There were supposed to be line cooks here, each one in charge of a different part of the menu (grilling and roasting, sauces, fish, soups, pastry…). But the kitchen looked suddenly abandoned, like a creepy ghost ship’s galley with pans left simmering on the fire and food still on prep tables.

So where’s Joy?! And where’s the staff?! I just heard them!

“I have had enough! Enough, do you hear!” Chef Rouille’s voice shrieked from the back of the long kitchen.

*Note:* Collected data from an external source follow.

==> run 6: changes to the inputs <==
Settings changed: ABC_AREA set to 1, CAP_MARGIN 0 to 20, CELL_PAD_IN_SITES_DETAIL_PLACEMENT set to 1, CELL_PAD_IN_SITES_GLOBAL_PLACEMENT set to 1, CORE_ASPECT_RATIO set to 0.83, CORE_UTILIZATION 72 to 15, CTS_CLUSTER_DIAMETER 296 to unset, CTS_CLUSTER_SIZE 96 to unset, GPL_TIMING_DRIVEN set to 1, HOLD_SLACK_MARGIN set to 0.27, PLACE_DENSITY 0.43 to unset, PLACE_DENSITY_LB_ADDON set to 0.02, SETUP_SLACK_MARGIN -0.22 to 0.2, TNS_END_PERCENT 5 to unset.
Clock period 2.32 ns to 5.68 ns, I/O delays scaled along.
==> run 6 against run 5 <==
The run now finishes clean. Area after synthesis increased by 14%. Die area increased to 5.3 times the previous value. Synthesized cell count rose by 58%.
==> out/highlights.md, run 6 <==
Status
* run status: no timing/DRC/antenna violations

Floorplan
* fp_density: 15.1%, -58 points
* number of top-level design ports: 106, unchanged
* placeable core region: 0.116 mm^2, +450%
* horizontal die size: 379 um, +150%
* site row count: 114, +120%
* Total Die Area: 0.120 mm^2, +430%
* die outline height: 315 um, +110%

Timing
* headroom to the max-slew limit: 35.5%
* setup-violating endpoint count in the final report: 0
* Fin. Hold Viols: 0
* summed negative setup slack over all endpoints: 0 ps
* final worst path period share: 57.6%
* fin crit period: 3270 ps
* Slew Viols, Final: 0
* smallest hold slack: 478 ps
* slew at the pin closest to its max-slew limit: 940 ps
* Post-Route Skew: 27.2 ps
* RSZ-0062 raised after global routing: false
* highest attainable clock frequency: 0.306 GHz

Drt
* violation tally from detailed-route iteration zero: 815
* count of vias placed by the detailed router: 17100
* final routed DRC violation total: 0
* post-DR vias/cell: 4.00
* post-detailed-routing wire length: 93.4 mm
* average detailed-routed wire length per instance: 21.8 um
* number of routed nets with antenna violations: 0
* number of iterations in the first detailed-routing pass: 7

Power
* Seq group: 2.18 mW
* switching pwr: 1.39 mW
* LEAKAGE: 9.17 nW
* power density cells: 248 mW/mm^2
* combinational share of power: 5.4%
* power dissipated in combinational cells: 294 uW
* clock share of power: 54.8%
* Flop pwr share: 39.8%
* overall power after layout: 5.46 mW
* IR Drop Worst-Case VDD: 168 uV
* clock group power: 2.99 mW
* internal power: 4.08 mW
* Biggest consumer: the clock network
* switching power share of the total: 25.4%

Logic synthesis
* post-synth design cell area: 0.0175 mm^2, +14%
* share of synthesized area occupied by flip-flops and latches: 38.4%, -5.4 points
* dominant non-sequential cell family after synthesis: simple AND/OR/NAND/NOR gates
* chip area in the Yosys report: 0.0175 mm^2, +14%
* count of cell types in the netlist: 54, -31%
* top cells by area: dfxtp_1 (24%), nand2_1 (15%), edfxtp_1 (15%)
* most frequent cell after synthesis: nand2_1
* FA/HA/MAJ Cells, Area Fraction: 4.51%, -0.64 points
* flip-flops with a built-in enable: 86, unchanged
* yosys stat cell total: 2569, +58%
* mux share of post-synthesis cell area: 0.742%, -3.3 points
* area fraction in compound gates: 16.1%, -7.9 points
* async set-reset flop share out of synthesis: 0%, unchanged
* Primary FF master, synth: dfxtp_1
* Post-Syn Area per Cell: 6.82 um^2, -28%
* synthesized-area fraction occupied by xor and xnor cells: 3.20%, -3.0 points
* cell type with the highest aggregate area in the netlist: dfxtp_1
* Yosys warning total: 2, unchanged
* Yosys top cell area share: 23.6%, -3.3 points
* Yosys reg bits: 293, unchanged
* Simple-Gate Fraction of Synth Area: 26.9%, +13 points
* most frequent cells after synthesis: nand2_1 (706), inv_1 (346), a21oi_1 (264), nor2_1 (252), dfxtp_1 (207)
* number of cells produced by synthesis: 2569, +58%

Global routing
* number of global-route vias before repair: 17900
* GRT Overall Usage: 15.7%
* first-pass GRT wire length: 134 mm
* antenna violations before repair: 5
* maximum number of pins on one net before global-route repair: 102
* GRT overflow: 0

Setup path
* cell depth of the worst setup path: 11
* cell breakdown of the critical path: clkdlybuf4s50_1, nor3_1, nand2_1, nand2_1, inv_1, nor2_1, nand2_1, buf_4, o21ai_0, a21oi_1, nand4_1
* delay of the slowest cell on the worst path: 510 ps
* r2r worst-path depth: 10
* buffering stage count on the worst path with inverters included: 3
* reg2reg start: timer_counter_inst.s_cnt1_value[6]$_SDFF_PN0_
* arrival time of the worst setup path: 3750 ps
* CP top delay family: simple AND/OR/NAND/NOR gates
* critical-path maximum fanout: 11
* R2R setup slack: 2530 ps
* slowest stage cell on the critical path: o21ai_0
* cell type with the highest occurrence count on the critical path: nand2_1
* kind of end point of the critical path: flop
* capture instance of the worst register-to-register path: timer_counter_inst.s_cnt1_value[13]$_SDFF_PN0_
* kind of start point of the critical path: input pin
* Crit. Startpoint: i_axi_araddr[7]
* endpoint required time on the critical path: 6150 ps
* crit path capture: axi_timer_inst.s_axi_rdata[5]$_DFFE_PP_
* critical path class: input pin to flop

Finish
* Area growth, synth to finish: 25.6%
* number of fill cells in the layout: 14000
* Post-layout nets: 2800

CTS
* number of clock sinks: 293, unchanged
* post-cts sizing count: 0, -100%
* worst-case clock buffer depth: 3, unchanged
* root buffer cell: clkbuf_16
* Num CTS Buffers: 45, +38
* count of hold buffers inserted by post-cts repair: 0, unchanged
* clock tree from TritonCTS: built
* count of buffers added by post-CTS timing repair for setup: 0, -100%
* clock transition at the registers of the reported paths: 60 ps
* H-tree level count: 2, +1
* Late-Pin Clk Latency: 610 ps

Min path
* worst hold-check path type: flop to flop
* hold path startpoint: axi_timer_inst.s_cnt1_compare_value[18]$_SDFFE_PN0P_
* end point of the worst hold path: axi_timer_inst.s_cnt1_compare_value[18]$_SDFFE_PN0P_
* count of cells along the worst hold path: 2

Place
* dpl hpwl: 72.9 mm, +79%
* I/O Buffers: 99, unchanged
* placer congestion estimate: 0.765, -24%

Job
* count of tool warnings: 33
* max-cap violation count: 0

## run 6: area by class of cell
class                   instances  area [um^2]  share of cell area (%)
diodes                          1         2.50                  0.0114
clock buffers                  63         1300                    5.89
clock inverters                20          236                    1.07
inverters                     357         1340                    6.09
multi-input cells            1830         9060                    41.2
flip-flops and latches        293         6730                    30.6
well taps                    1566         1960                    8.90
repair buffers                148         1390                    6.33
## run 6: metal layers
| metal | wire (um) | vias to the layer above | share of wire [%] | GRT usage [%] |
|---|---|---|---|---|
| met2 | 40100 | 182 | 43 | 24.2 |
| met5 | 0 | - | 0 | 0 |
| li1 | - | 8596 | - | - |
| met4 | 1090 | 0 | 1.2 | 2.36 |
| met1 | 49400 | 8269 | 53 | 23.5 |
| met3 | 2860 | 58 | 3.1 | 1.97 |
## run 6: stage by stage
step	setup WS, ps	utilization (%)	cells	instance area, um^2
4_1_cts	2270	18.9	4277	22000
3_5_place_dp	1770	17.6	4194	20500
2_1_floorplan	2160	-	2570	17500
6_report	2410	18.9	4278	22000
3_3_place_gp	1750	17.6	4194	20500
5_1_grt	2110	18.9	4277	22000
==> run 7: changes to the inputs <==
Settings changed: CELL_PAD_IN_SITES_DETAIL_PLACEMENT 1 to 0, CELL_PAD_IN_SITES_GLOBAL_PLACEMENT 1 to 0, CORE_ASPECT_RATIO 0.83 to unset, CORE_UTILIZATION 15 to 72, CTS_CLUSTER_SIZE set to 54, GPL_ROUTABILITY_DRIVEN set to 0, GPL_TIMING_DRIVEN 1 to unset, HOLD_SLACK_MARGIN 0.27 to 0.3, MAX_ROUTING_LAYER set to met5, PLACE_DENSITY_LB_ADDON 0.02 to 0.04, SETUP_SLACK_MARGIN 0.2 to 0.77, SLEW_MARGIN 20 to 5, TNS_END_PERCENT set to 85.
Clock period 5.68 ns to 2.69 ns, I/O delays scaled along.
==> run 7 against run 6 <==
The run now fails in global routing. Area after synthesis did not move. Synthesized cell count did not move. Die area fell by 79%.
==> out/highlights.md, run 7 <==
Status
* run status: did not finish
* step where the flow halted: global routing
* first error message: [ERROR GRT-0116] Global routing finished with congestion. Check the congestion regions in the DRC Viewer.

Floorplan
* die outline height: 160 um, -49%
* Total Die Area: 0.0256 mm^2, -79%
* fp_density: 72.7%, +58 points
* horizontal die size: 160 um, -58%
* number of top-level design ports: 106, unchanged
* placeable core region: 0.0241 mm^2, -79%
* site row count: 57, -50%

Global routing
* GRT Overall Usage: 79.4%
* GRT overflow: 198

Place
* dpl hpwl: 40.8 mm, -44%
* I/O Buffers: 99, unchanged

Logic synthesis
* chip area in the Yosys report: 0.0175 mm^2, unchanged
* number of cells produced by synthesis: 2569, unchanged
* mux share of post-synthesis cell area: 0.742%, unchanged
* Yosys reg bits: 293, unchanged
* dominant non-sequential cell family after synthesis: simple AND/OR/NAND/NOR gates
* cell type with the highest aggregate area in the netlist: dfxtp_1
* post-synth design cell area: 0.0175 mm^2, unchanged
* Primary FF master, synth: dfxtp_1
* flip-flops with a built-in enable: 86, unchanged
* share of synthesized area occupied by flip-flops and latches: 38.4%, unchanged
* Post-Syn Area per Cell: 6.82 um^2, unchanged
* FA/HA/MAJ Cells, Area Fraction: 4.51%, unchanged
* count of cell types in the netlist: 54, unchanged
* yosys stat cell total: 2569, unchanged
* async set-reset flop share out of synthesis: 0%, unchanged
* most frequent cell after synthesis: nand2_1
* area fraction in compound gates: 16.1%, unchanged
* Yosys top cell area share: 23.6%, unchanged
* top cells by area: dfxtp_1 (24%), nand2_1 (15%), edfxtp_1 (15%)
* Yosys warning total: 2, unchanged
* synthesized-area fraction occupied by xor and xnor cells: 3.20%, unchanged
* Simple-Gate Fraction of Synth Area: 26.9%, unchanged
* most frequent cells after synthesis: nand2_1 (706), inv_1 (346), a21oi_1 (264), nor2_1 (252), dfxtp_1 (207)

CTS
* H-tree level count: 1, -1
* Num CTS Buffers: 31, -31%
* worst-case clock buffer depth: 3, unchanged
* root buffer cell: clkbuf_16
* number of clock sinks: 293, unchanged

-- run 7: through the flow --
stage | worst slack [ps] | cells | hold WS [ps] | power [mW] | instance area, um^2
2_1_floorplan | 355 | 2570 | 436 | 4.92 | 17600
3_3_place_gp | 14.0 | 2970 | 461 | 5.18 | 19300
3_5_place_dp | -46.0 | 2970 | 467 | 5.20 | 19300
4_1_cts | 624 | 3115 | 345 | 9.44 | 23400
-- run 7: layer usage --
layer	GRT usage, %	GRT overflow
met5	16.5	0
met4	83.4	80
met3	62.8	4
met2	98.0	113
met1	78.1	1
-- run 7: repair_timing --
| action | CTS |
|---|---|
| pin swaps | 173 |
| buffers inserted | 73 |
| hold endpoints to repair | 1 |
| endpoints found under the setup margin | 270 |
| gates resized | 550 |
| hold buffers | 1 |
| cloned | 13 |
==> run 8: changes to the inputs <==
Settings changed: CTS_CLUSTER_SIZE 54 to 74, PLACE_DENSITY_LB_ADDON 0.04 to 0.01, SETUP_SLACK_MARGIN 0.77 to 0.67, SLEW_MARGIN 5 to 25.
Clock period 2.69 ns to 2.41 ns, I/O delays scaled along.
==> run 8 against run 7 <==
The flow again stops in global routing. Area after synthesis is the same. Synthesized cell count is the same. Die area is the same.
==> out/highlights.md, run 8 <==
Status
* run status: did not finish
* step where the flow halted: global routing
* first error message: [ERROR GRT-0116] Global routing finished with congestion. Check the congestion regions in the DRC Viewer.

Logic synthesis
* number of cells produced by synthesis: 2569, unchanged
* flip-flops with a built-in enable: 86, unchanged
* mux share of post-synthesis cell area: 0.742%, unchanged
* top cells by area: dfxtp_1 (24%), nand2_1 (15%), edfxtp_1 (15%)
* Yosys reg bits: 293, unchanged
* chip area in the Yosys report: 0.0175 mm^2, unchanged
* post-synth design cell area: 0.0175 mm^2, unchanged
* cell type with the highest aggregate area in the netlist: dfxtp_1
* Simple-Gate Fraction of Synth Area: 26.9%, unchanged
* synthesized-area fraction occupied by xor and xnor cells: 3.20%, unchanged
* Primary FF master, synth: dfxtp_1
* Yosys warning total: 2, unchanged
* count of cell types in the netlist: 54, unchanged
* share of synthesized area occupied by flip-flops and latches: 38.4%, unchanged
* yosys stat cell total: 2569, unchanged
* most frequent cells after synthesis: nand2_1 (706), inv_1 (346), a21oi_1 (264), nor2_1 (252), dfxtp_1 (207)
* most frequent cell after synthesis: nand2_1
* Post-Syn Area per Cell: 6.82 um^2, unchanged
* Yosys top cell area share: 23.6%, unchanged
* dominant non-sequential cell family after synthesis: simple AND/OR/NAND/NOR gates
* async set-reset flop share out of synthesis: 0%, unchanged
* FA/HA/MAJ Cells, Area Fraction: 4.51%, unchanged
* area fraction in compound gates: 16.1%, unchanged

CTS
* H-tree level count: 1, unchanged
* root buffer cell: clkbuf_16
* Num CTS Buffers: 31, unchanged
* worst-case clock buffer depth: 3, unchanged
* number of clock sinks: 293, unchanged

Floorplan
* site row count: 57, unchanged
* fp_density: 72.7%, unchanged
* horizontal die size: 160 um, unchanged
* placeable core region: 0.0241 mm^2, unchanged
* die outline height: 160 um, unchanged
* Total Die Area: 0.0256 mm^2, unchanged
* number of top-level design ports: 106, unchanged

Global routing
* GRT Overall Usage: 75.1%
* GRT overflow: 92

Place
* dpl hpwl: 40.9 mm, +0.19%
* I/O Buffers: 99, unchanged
// top
module top(input logic [15:0]  data_i,
           input logic         valid_i,
           input logic         clk,
           input logic         rst_n,
           output logic        ready_o,
           output logic valid_o,
           output logic [31:0] password_o);
    logic [15:0] dividend;
    logic [15:0] quotient;
    logic [15:0] remainder;
    logic        init;
    logic        stop;
    logic [31:0] turns;
    logic        ready1;
    logic        valid2, ready2;
    logic        valid3;
    logic [15:0] cnt;
    logic [15:0] total_num_turns;
    typedef enum logic[2:0] {
        IDLE,
        CHECK_TOTAL_CNT,
        ACTIVE,
        WAIT1,
        WAIT2,
        DONE
    }state_t;
    state_t state;
    always_ff @(posedge clk) begin
        if(!rst_n) begin
            state <= IDLE;
            valid_o <= 0;
            init <= 1;
            stop <= 1;
            cnt <= 0;
        end
        else begin
            unique case(state)
                IDLE: begin
  ...
For scale: ~2,000 cells after synthesis, ~53 I/O pins.
Settings: LEC_CHECK=0, CAP_MARGIN=20, CORE_MARGIN=2, CORE_UTILIZATION=72, CTS_CLUSTER_DIAMETER=142, PLACE_DENSITY=0.4, SETUP_SLACK_MARGIN=2.96, SLEW_MARGIN=20; clock period 10.4 ns.
run.sh (not shown) runs the stock make flow with config.mk's settings and CLKGATE_MAP_FILE=.
The starting point finished but fails on setup timing.
Edit:
CORE_UTILIZATION = 65   (was 72)
CTS_CLUSTER_DIAMETER = default   (was 142)
PLACE_DENSITY = default   (was 0.4)
SETUP_SLACK_MARGIN = default   (was 2.96)
clock period = 10.1 ns   (was 10.4 ns; I/O delays follow)
Effect:
- The changed run reached the layout checks and failed them: setup timing
- setup slack is better by 620 ps
- synthesized cell count stays the same
- non-clock buffer count decreases by 11
- cell area drops by 1.8%
Edit:
ABC_AREA = 1   (was default)
CORE_UTILIZATION = 68   (was 65)
CTS_CLUSTER_DIAMETER = 365   (was default)
PLACE_DENSITY = 0.37   (was default)
clock period = 6.56 ns   (was 10.1 ns; I/O delays follow)
With this change the flow died in global routing.
Die area decreases slightly.
Synthesized area increases by a few percent.
Synthesized cell count increases by a quarter to a third.
Edit:
ABC_AREA = default   (was 1)
CORE_UTILIZATION = 41   (was 68)
CTS_CLUSTER_DIAMETER = default   (was 365)
PLACE_DENSITY = 0.6   (was 0.37)
clock period = 12.6 ns   (was 6.56 ns; I/O delays follow)
The changed run completed without violations; die area increases by 58%; synthesized area decreases by 4.0%; synthesized cell count decreases by 19%.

I moved around obstacles toward the sound of French obscenities, stepping carefully over shattered china, a pan emptied of its contents, and an overturned bowl of asparagus stalks.

Finally, I found my daughter. Her back was pressed against one of the stainless steel doors of the walk-in fridge. A brown sauce was splattered across the front of her white jacket—as if someone had sullied her deliberately. Her chestnut hair was slipping from its dark net. Her green eyes were wide, and her heart-shaped face was crimson with embarrassment.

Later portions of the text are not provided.